Anyway, I got my breeding area set up and bred my first pair! I'm so excited about them. The eggs hatched last night and it's a huge spawn. The parents are really gorgeous fish and I have high hopes for the babies. 

Here is Daddy.









And Momma









And this is what the fry look like currently, though these are not pics of my own fry. My camera just can't get any detail on them, which makes me sad.

















I'm really excited about this success and just wanted to share!


----------



## pinkpixie1588 (Oct 12, 2009)

Wow...how interesting! This is going to sound ridiculous to you, I'm sure, but I didn't realize fish had personalities. Can you describe how betta personalities are? 

I think baby anythings are adorable, so I hope you'll post pics when they get a little bigger and you can really make out what they are  Any idea how many little ones there'll be? 
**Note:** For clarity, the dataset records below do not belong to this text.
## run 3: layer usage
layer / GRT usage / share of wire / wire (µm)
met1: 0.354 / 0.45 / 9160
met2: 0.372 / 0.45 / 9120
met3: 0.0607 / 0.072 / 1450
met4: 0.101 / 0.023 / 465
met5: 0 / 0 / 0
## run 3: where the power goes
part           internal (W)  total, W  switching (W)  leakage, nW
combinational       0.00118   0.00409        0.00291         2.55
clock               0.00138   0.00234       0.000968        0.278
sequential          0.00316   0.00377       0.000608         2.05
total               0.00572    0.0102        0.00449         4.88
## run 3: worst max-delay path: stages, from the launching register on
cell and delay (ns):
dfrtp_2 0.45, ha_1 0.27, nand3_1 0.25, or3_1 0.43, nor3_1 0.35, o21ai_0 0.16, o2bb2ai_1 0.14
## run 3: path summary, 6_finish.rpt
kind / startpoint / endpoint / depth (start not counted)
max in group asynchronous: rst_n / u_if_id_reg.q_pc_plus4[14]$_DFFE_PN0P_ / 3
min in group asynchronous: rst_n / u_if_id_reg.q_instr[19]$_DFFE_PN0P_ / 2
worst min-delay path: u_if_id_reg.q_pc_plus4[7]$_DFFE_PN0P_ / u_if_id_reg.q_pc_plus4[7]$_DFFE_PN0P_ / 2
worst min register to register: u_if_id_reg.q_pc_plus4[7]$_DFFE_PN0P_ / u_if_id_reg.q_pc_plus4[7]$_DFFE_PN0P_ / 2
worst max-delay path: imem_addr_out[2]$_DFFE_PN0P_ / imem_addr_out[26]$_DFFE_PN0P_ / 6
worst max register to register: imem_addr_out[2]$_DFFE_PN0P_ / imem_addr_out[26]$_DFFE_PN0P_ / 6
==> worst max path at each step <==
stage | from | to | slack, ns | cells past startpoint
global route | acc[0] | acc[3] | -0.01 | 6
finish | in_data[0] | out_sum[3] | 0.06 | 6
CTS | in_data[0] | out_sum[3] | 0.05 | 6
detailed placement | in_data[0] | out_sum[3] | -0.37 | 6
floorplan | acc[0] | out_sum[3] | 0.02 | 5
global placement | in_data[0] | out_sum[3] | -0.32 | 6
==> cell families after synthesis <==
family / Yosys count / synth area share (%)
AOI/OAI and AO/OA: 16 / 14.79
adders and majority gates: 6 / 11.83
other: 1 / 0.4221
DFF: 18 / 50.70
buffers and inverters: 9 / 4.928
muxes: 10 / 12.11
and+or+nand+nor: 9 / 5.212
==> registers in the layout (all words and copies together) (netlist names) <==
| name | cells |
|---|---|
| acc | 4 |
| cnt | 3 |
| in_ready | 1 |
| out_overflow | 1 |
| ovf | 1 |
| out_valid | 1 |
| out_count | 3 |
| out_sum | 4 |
[src/rtl/fb_arb_pkg.sv]
// Shared types and constants for the frame-buffer Avalon-MM two-master arbiter.
package fb_arb_pkg;

    typedef enum logic [1:0] {
        IDLE = 2'd0,
        GNT0 = 2'd1,
        GNT1 = 2'd2
    } arb_state_t;

    typedef logic master_id_t;

    localparam master_id_t M0_ID = 1'b0;
    localparam master_id_t M1_ID = 1'b1;

    // Wide enough for MAX_BURST up to 255.
    localparam int BURST_CNT_W = 8;

endpackage

[src/rtl/fb_arb_id_fifo.sv]
// Read-ID FIFO: remembers which master issued each outstanding read so the
// response can be routed back in order. DEPTH must be a power of 2, >= 2.
module fb_arb_id_fifo
    import fb_arb_pkg::*;
#(
    parameter int DEPTH = 4
) (
    input  logic       clk,
    input  logic       rst,
    input  logic       push,
    input  master_id_t wdata,
    input  logic       pop,
    output logic       full,
    output logic       empty,
    output master_id_t rdata
);

    localparam int AW = $clog2(DEPTH);
    localparam logic [AW:0] PTR_ONE = {{AW{1'b0}}, 1'b1};

    logic [AW:0] wr_ptr_r;
    logic [AW:0] rd_ptr_r;
    master_id_t  mem_r [DEPTH];
    logic        do_push_s;
    logic        do_pop_s;

    // Extra pointer MSB distinguishes full from empty when the indices match.
    assign full      = (wr_ptr_r[AW] != rd_ptr_r[AW]) && (wr_ptr_r[AW-1:0] == rd_ptr_r[AW-1:0]);
    assign empty     = (wr_ptr_r == rd_ptr_r);
    assign rdata     = mem_r[rd_ptr_r[AW-1:0]];
    assign do_push_s = push & ~full;
    assign do_pop_s  = pop & ~empty;

    // Pointer and storage update.
    always_ff @(posedge clk or posedge rst) begin
        if (rst) begin
            wr_ptr_r <= '0;
            rd_ptr_r <= '0;
            for (int i = 0; i < DEPTH; i++) begin
                mem_r[i] <= M0_ID;
            end
        end else begin
            if (do_push_s) begin
                mem_r[wr_ptr_r[AW-1:0]] <= wdata;
                wr_ptr_r                <= wr_ptr_r + PTR_ONE;
            end
            if (do_pop_s) begin
                rd_ptr_r <= rd_ptr_r + PTR_ONE;
            end
        end
    end

endmodule

[src/rtl/framebuffer_avn_arbiter.sv]
// Two-master round-robin Avalon-MM arbiter with burst limit and in-order read
// routing. Define FB_ARB_PERF_CNT_EN to add accept/stall performance counters.
module framebuffer_avn_arbiter
    import fb_arb_pkg::*;
#(
    parameter int AVN_AW         = 18,
    parameter int AVN_DW         = 16,
    parameter int MAX_BURST      = 16,
    parameter int RD_OUTSTANDING = 4
) (
    input  logic                sys_clk,
    input  logic                sys_rst,
    input  logic [AVN_AW-1:0]   m0_avn_address,
    input  logic                m0_avn_write,
    input  logic [AVN_DW-1:0]   m0_avn_writedata,
    input  logic [AVN_DW/8-1:0] m0_avn_byteenable,
    output logic                m0_avn_waitrequest,
    input  logic [AVN_AW-1:0]   m1_avn_address,
    input  logic                m1_avn_read,
    input  logic                m1_avn_write,
    input  logic [AVN_DW-1:0]   m1_avn_writedata,
    input  logic [AVN_DW/8-1:0] m1_avn_byteenable,
    output logic                m1_avn_waitrequest,
    output logic [AVN_DW-1:0]   m1_avn_readdata,
    output logic                m1_avn_readdatavalid,
    output logic [AVN_AW-1:0]   framebuffer_avn_address,
    output logic                framebuffer_avn_read,
    output logic                framebuffer_avn_write,
    output logic [AVN_DW-1:0]   framebuffer_avn_writedata,
    output logic [AVN_DW/8-1:0] framebuffer_avn_byteenable,
    input  logic                framebuffer_avn_waitrequest,
    input  logic [AVN_DW-1:0]   framebuffer_avn_readdata,
    input  logic                framebuffer_avn_readdatavalid,
`ifdef FB_ARB_PERF_CNT_EN
    output logic [31:0]         perf_m0_cnt,
    output logic [31:0]         perf_m1_cnt,
    output logic [31:0]         perf_stall_cnt,
`endif
    output logic                rsp_err
);

    localparam logic [BURST_CNT_W-1:0] BURST_LAST = BURST_CNT_W'(MAX_BURST - 1);
    localparam logic [BURST_CNT_W-1:0] BURST_ONE  = {{(BURST_CNT_W-1){1'b0}}, 1'b1};

    arb_state_t             state_r;
    arb_state_t             state_s;
    logic [BURST_CNT_W-1:0] burst_cnt_r;
    logic [BURST_CNT_W-1:0] burst_cnt_s;
    master_id_t             last_winner_r;
    master_id_t             last_winner_s;
    logic                   rsp_err_r;

    logic       req0_s;
    logic       req1_s;
    logic       rd_block_s;
    logic       accept_s;
    logic       burst_done_s;
    logic       fifo_push_s;
    logic       fifo_pop_s;
    logic       fifo_full_s;
    logic       fifo_empty_s;
    master_id_t fifo_rdata_s;

    assign req0_s       = m0_avn_write;
    assign req1_s       = m1_avn_read | m1_avn_write;
    // A full ID FIFO blocks host reads even when a response pops this cycle.
    assign rd_block_s   = (state_r == GNT1) & m1_avn_read & fifo_full_s;
    assign accept_s     = (framebuffer_avn_read | framebuffer_avn_write) & ~framebuffer_avn_waitrequest;
    assign burst_done_s = accept_s & (burst_cnt_r == BURST_LAST);

    // Slave-side command mux and master waitrequests.
    always_comb begin
        framebuffer_avn_address    = '0;
        framebuffer_avn_read       = 1'b0;
        framebuffer_avn_write      = 1'b0;
        framebuffer_avn_writedata  = '0;
        framebuffer_avn_byteenable = '0;
        m0_avn_waitrequest         = 1'b1;
        m1_avn_waitrequest         = 1'b1;
        case (state_r)
            GNT0: begin
                framebuffer_avn_address    = m0_avn_address;
                framebuffer_avn_write      = m0_avn_write;
                framebuffer_avn_writedata  = m0_avn_writedata;
                framebuffer_avn_byteenable = m0_avn_byteenable;
                m0_avn_waitrequest         = framebuffer_avn_waitrequest;
            end
            GNT1: begin
                framebuffer_avn_address    = m1_avn_address;
                framebuffer_avn_read       = m1_avn_read & ~rd_block_s;
                framebuffer_avn_write      = m1_avn_write;
                framebuffer_avn_writedata  = m1_avn_writedata;
                framebuffer_avn_byteenable = m1_avn_byteenable;
                m1_avn_waitrequest         = framebuffer_avn_waitrequest | rd_block_s;
            end
            default: begin
                framebuffer_avn_address = '0;
            end
        endcase
    end

    // Grant FSM next state, burst count and round-robin pointer.
    always_comb begin
        state_s       = state_r;
        burst_cnt_s   = burst_cnt_r;
        last_winner_s = last_winner_r;
        case (state_r)
            IDLE: begin
                if (req0_s && req1_s) begin
                    state_s = (last_winner_r == M0_ID) ? GNT1 : GNT0;
                end else if (req0_s) begin
                    state_s = GNT0;
                end else if (req1_s) begin
                    state_s = GNT1;
                end else begin
                    state_s = IDLE;
                end
            end
            GNT0: begin
                if (!req0_s || burst_done_s) begin
                    last_winner_s = M0_ID;
                    burst_cnt_s   = '0;
                    // An exhausted burst with nobody waiting is simply re-granted.
                    if (req1_s) begin
                        state_s = GNT1;
                    end else if (req0_s) begin
                        state_s = GNT0;
                    end else begin
                        state_s = IDLE;
                    end
                end else if (accept_s) begin
                    burst_cnt_s = burst_cnt_r + BURST_ONE;
                end else begin
                    burst_cnt_s = burst_cnt_r;
                end
            end
            GNT1: begin
                if (!req1_s || burst_done_s) begin
                    last_winner_s = M1_ID;
                    burst_cnt_s   = '0;
                    if (req0_s) begin
                        state_s = GNT0;
                    end else if (req1_s) begin
                        state_s = GNT1;
                    end else begin
                        state_s = IDLE;
                    end
                end else if (accept_s) begin
                    burst_cnt_s = burst_cnt_r + BURST_ONE;
                end else begin
                    burst_cnt_s = burst_cnt_r;
                end
            end
            default: begin
                state_s     = IDLE;
                burst_cnt_s = '0;
            end
        endcase
    end

    // Arbitration state registers.
    always_ff @(posedge sys_clk or posedge sys_rst) begin
        if (sys_rst) begin
            state_r       <= IDLE;
            burst_cnt_r   <= '0;
            last_winner_r <= M1_ID;
        end else begin
            state_r       <= state_s;
            burst_cnt_r   <= burst_cnt_s;
            last_winner_r <= last_winner_s;
        end
    end

    assign fifo_push_s = framebuffer_avn_read & ~framebuffer_avn_waitrequest;
    assign fifo_pop_s  = framebuffer_avn_readdatavalid & ~fifo_empty_s;

    fb_arb_id_fifo #(
        .DEPTH (RD_OUTSTANDING)
    ) u_id_fifo (
        .clk   (sys_clk),
        .rst   (sys_rst),
        .push  (fifo_push_s),
        .wdata (M1_ID),
        .pop   (fifo_pop_s),
        .full  (fifo_full_s),
        .empty (fifo_empty_s),
        .rdata (fifo_rdata_s)
    );

    assign m1_avn_readdatavalid = fifo_pop_s & (fifo_rdata_s == M1_ID);
    assign m1_avn_readdata      = m1_avn_readdatavalid ? framebuffer_avn_readdata : '0;

    // Sticky flag for a response that has no matching outstanding read.
    always_ff @(posedge sys_clk or posedge sys_rst) begin
        if (sys_rst) begin
            rsp_err_r <= 1'b0;
        end else if (framebuffer_avn_readdatavalid && fifo_empty_s) begin
            rsp_err_r <= 1'b1;
        end else begin
            rsp_err_r <= rsp_err_r;
        end
    end

    assign rsp_err = rsp_err_r;

`ifdef FB_ARB_PERF_CNT_EN
    logic m0_acc_s;
    logic m1_acc_s;
    logic stall_s;

    assign m0_acc_s = accept_s & (state_r == GNT0);
    assign m1_acc_s = accept_s & (state_r == GNT1);
    assign stall_s  = (req0_s & m0_avn_waitrequest) | (req1_s & m1_avn_waitrequest);

    // Free-running performance counters, wrapping at 2^32.
    always_ff @(posedge sys_clk or posedge sys_rst) begin
        if (sys_rst) begin
            perf_m0_cnt    <= 32'd0;
            perf_m1_cnt    <= 32'd0;
            perf_stall_cnt <= 32'd0;
        end else begin
            perf_m0_cnt    <= perf_m0_cnt + {31'd0, m0_acc_s};
            perf_m1_cnt    <= perf_m1_cnt + {31'd0, m1_acc_s};
            perf_stall_cnt <= perf_stall_cnt + {31'd0, stall_s};
        end
    end
`endif

endmodule
[src/rtl/mem_port_arbiter.sv]
// Arbitrates one single-ported memory between the fetch and data stages; data wins unless fetch is starved.
// Latency: request in cycle t drives m_req in t+1; done is combinational with m_ack (earliest t+1).
// Backpressure: requesters hold req until done; a slow memory (m_ack low) stalls the owner indefinitely.
//
// Ports: CLK, Reset (sync, active-high);
//        fetch side  i_req/i_addr in, i_done/i_rdata out;
//        data side   d_req/d_we/d_addr/d_wdata in, d_done/d_rdata out;
//        memory side m_req/m_we/m_addr/m_wdata out (registered), m_ack/m_rdata in;
//        gnt_i/gnt_d out (registered owner of the current transaction).
module mem_port_arbiter #(
    parameter int ADDR_W     = 64,
    parameter int DATA_W     = 64,
    parameter int STARVE_MAX = 4
) (
    input  logic              CLK,
    input  logic              Reset,
    input  logic              i_req,
    input  logic [ADDR_W-1:0] i_addr,
    output logic              i_done,
    output logic [DATA_W-1:0] i_rdata,
    input  logic              d_req,
    input  logic              d_we,
    input  logic [ADDR_W-1:0] d_addr,
    input  logic [DATA_W-1:0] d_wdata,
    output logic              d_done,
    output logic [DATA_W-1:0] d_rdata,
    output logic              m_req,
    output logic              m_we,
    output logic [ADDR_W-1:0] m_addr,
    output logic [DATA_W-1:0] m_wdata,
    input  logic              m_ack,
    input  logic [DATA_W-1:0] m_rdata,
    output logic              gnt_i,
    output logic              gnt_d
);
    import mem_arb_pkg::*;

    arb_state_e        state_d, state_q;
    logic              m_req_d, m_req_q;
    logic              m_we_d, m_we_q;
    logic [ADDR_W-1:0] m_addr_d, m_addr_q;
    logic [DATA_W-1:0] m_wdata_d, m_wdata_q;
    logic              gnt_i_d, gnt_i_q;
    logic              gnt_d_d, gnt_d_q;

    logic grant_d;
    logic grant_i;
    logic starve_sat;
    logic ack_i;
    logic ack_d;

    // Grants are only made from IDLE. Data has priority unless fetch is waiting
    // and has already been passed over STARVE_MAX times in a row.
    assign grant_d = (state_q == IDLE) && d_req && !(i_req && starve_sat);
    assign grant_i = (state_q == IDLE) && !grant_d && i_req;

    // An ack only completes a transaction while one is outstanding; acks in IDLE are dropped.
    assign ack_i = (state_q == BUSY_I) && m_ack;
    assign ack_d = (state_q == BUSY_D) && m_ack;

    starve_counter #(
        .STARVE_MAX (STARVE_MAX)
    ) u_starve (
        .CLK   (CLK),
        .Reset (Reset),
        .inc   (grant_d && i_req),
        .clr   ((grant_d && !i_req) || grant_i),
        .sat   (starve_sat)
    );

    // State and output registers. Reset wins over every request and over m_ack.
    always_ff @(posedge CLK) begin
        if (Reset) begin
            state_q   <= IDLE;
            m_req_q   <= 1'b0;
            m_we_q    <= 1'b0;
            m_addr_q  <= '0;
            m_wdata_q <= '0;
            gnt_i_q   <= 1'b0;
            gnt_d_q   <= 1'b0;
        end else begin
            state_q   <= state_d;
            m_req_q   <= m_req_d;
            m_we_q    <= m_we_d;
            m_addr_q  <= m_addr_d;
            m_wdata_q <= m_wdata_d;
            gnt_i_q   <= gnt_i_d;
            gnt_d_q   <= gnt_d_d;
        end
    end

    // Next state. Leaving BUSY always passes through IDLE, which guarantees a
    // cycle with m_req low between back-to-back transactions.
    always_comb begin
        state_d = state_q;
        case (state_q)
            IDLE: begin
                if (grant_d) begin
                    state_d = BUSY_D;
                end else if (grant_i) begin
                    state_d = BUSY_I;
                end
            end
            BUSY_I: begin
                if (m_ack) state_d = IDLE;
            end
            BUSY_D: begin
                if (m_ack) state_d = IDLE;
            end
            default: state_d = IDLE;
        endcase
    end

    // Memory-side outputs: load the winner on a grant, hold while waiting for the ack,
    // drop the request and write enable once the ack arrives. Address and write data
    // are left as they were after completion.
    always_comb begin
        m_req_d   = m_req_q;
        m_we_d    = m_we_q;
        m_addr_d  = m_addr_q;
        m_wdata_d = m_wdata_q;
        gnt_i_d   = gnt_i_q;
        gnt_d_d   = gnt_d_q;
        if (grant_d) begin
            m_req_d   = 1'b1;
            m_we_d    = d_we;
            m_addr_d  = d_addr;
            m_wdata_d = d_wdata;
            gnt_i_d   = 1'b0;
            gnt_d_d   = 1'b1;
        end else if (grant_i) begin
            m_req_d   = 1'b1;
            m_we_d    = 1'b0;
            m_addr_d  = i_addr;
            m_wdata_d = '0;
            gnt_i_d   = 1'b1;
            gnt_d_d   = 1'b0;
        end else if (ack_i || ack_d) begin
            m_req_d   = 1'b0;
            m_we_d    = 1'b0;
            gnt_i_d   = 1'b0;
            gnt_d_d   = 1'b0;
        end
    end

    assign m_req   = m_req_q;
    assign m_we    = m_we_q;
    assign m_addr  = m_addr_q;
    assign m_wdata = m_wdata_q;
    assign gnt_i   = gnt_i_q;
    assign gnt_d   = gnt_d_q;

    // Completion is routed to the owner in the ack cycle; read data is zeroed otherwise.
    assign i_done  = ack_i;
    assign d_done  = ack_d;
    assign i_rdata = ack_i ? m_rdata : '0;
    assign d_rdata = ack_d ? m_rdata : '0;

endmodule
===== src/rtl/dpy_scan_multi.sv =====
// dpy_scan_multi: multiplexed seven-segment scanner for NUM_DIGITS hex digits.
// Features: configurable scan rate, frame-synchronous (tear-free) number
// update, leading-zero blanking and PWM brightness per digit slot.
// Optional build macro DPY_SCAN_TEST_PATTERN_EN adds a test_mode input that
// forces every lit window to show "8." (segment = 8'hFF).
`timescale 1ns/1ps

module dpy_scan_multi #(
  parameter int NUM_DIGITS = 8,
  parameter int SCAN_DIV   = 50000,
  parameter int PWM_BITS   = 4
) (
  input  logic                    clk_in,
  input  logic                    reset_n,
  input  logic [4*NUM_DIGITS-1:0] number,
  input  logic [NUM_DIGITS-1:0]   dp,
  input  logic                    update,
  input  logic                    blank_lz,
  input  logic [PWM_BITS-1:0]     brightness,
`ifdef DPY_SCAN_TEST_PATTERN_EN
  input  logic                    test_mode,
`endif
  output logic [NUM_DIGITS-1:0]   digit_sel,
  output logic [7:0]              segment,
  output logic                    frame_done
);

  // Counter widths and the per-brightness-step slot width W.
  localparam int DIV_W  = (SCAN_DIV > 1) ? $clog2(SCAN_DIV) : 1;
  localparam int IDX_W  = $clog2(NUM_DIGITS);
  localparam int SLOT_W = SCAN_DIV >> PWM_BITS;

  localparam logic [DIV_W-1:0]    DIV_LAST    = DIV_W'(SCAN_DIV - 1);
  localparam logic [IDX_W-1:0]    IDX_LAST    = IDX_W'(NUM_DIGITS - 1);
  localparam logic [PWM_BITS-1:0] BRIGHT_FULL = {PWM_BITS{1'b1}};

  // Scan state
  logic [DIV_W-1:0]        r_div_cnt;
  logic [IDX_W-1:0]        r_idx;

  // Pending (written by update) and display (committed at frame boundary)
  logic [4*NUM_DIGITS-1:0] r_pend_num;
  logic [NUM_DIGITS-1:0]   r_pend_dp;
  logic                    r_pend_valid;
  logic [4*NUM_DIGITS-1:0] r_disp_num;
  logic [NUM_DIGITS-1:0]   r_disp_dp;

  // Registered outputs
  logic [NUM_DIGITS-1:0]   r_digit_sel;
  logic [7:0]              r_segment;
  logic                    r_frame_done;

  // Combinational helpers
  logic                    w_slot_end;
  logic                    w_frame_end;
  logic [3:0]              w_nib [NUM_DIGITS];
  logic [NUM_DIGITS-1:0]   w_zero_tail;
  logic [NUM_DIGITS-1:0]   w_onehot;
  logic [3:0]              w_cur_nib;
  logic                    w_cur_dp;
  logic                    w_blank;
  logic [31:0]             w_thresh;
  logic                    w_on;
  logic [NUM_DIGITS-1:0]   w_sel_next;
  logic [7:0]              w_seg_next;

  // Hex nibble to active-high g..a pattern.
  function automatic logic [6:0] seg7(input logic [3:0] nib);
    logic [6:0] pat;
    case (nib)
      4'h0:    pat = 7'h3F;
      4'h1:    pat = 7'h06;
      4'h2:    pat = 7'h5B;
      4'h3:    pat = 7'h4F;
      4'h4:    pat = 7'h66;
      4'h5:    pat = 7'h6D;
      4'h6:    pat = 7'h7D;
      4'h7:    pat = 7'h07;
      4'h8:    pat = 7'h7F;
      4'h9:    pat = 7'h6F;
      4'hA:    pat = 7'h77;
      4'hB:    pat = 7'h7C;
      4'hC:    pat = 7'h39;
      4'hD:    pat = 7'h5E;
      4'hE:    pat = 7'h79;
      default: pat = 7'h71;
    endcase
    return pat;
  endfunction

  assign w_slot_end  = (r_div_cnt == DIV_LAST);
  assign w_frame_end = w_slot_end && (r_idx == IDX_LAST);

  // Per-digit views of the display word: nibble, "this and all higher digits
  // are zero" chain for blanking, and the one-hot select pattern.
  generate
    for (genvar gi = 0; gi < NUM_DIGITS; gi++) begin : g_digit
      assign w_nib[gi]    = r_disp_num[4*gi +: 4];
      assign w_onehot[gi] = (r_idx == IDX_W'(gi));
      if (gi == NUM_DIGITS - 1) begin : g_top
        assign w_zero_tail[gi] = (w_nib[gi] == 4'h0);
      end else begin : g_chain
        assign w_zero_tail[gi] = (w_nib[gi] == 4'h0) && w_zero_tail[gi+1];
      end
    end
  endgenerate

  assign w_cur_nib = w_nib[r_idx];
  assign w_cur_dp  = r_disp_dp[r_idx];
  // Digit 0 always shows, so an all-zero word still displays a single "0".
  assign w_blank   = blank_lz && (r_idx != '0) && w_zero_tail[r_idx];

  // PWM window: div_cnt = 0 is dead time; full brightness fills the rest of
  // the slot rather than stopping one W short.
  assign w_thresh = 32'(brightness) * 32'(SLOT_W);
  assign w_on     = (r_div_cnt != '0) &&
                    ((brightness == BRIGHT_FULL) || (32'(r_div_cnt) < w_thresh));

  // Scan counters: div_cnt paces the slot, idx walks the digits.
  always_ff @(posedge clk_in or negedge reset_n) begin
    if (!reset_n) begin
      r_div_cnt <= '0;
      r_idx     <= '0;
    end else if (w_slot_end) begin
      r_div_cnt <= '0;
      r_idx     <= (r_idx == IDX_LAST) ? '0 : r_idx + 1'b1;
    end else begin
      r_div_cnt <= r_div_cnt + 1'b1;
    end
  end

  // Pending capture and frame-boundary commit; an update on the boundary
  // cycle lands in pending and keeps pending_valid set for the next frame.
  always_ff @(posedge clk_in or negedge reset_n) begin
    if (!reset_n) begin
      r_pend_num   <= '0;
      r_pend_dp    <= '0;
      r_pend_valid <= 1'b0;
      r_disp_num   <= '0;
      r_disp_dp    <= '0;
    end else begin
      if (w_frame_end && r_pend_valid) begin
        r_disp_num <= r_pend_num;
        r_disp_dp  <= r_pend_dp;
      end
      if (update) begin
        r_pend_num   <= number;
        r_pend_dp    <= dp;
        r_pend_valid <= 1'b1;
      end else if (w_frame_end) begin
        r_pend_valid <= 1'b0;
      end
    end
  end

  // Next output values for the current scan position.
  always_comb begin
    w_sel_next = '0;
    w_seg_next = '0;
    if (w_on) begin
      w_sel_next = w_onehot;
      w_seg_next = {w_cur_dp, (w_blank ? 7'h00 : seg7(w_cur_nib))};
`ifdef DPY_SCAN_TEST_PATTERN_EN
      if (test_mode) begin
        w_seg_next = 8'hFF;
      end
`endif
    end
  end

  // Output registers: one cycle behind the scan state.
  always_ff @(posedge clk_in or negedge reset_n) begin
    if (!reset_n) begin
      r_digit_sel  <= '0;
      r_segment    <= '0;
      r_frame_done <= 1'b0;
    end else begin
      r_digit_sel  <= w_sel_next;
      r_segment    <= w_seg_next;
      r_frame_done <= w_frame_end;
    end
  end

  assign digit_sel  = r_digit_sel;
  assign segment    = r_segment;
  assign frame_done = r_frame_done;

endmodule


===== config.mk =====
export PLATFORM = sky130hd
export DESIGN_NAME = dpy_scan_multi
export DESIGN_NICKNAME = d
export VERILOG_FILES = /design/src/rtl/dpy_scan_multi.sv
export SDC_FILE = /design/constraint.sdc
export NUM_CORES = 1
export LEC_CHECK = 0
export CAP_MARGIN = 20
export CELL_PAD_IN_SITES_DETAIL_PLACEMENT = 0
export CELL_PAD_IN_SITES_GLOBAL_PLACEMENT = 1
export CORE_ASPECT_RATIO = 0.75
export CORE_MARGIN = 8
export CORE_UTILIZATION = 40
export DETAILED_ROUTE_END_ITERATION = 8
export GPL_TIMING_DRIVEN = 1
export PLACE_DENSITY = 0.78
export SLEW_MARGIN = 20
export SYNTH_ARGS = -nofsm -noshare
export SYNTH_HDL_FRONTEND = slang
export SYNTH_SLANG_ARGS = --single-unit

===== constraint.sdc =====
create_clock -name clk_in -period 3.51 [get_ports clk_in]
set_input_delay 0.5265 -clock clk_in [delete_from_list [all_inputs] [get_ports clk_in]]
set_output_delay 0.5265 -clock clk_in [all_outputs]
set_load 0.005 [all_outputs]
I always felt sad for the shelves of bettas sitting on the pet store shelves with no room to move around. I'm glad it's not always like that! What is the average lifespan for a well-bred Betta? Are there 'reputable breeders' for all kinds of fish or just the more expensive ones?


----------



## 08chrissy08 (Sep 19, 2008)

Bettas are honestly the only fish I have really seen personalities from. I have a wide array of personalities here from the super feisty, to very shy. I have a crowntail male that was given to me that will flare at anything and anyone. You can just see him screaming "RAWRMEBIGFISH!" 

I have another that thinks he is Jaws. They love getting frozen bloodworms as treat, all of them swim to my fingers as fast as they can and snatch them except for one fish. He will circle the bloodworm and watch it like he's waiting for it to try and escape. Around and around he'll go until suddenly he darts forward, grabs it, and hauls it to the bottom on his tank to eat. He cracks me up to no end. Some are laid back, others think they need to show everything that moves how big and tough they are.

My girls all have different personalities too. I have 2 that are very shy. They stay at the back of their tanks when they see people coming, but then slowly make their way to the front for food. I have another that gets so excited over food that she will leap out of the water. I have to keep her water level low so she doesn't jump out. She jumps impressively high.

The average life span of a pet store betta is generally not more then a year or two. A betta from a reputable breeder can live up to 5 years and I've heard of a few rare cases of them living longer then that. 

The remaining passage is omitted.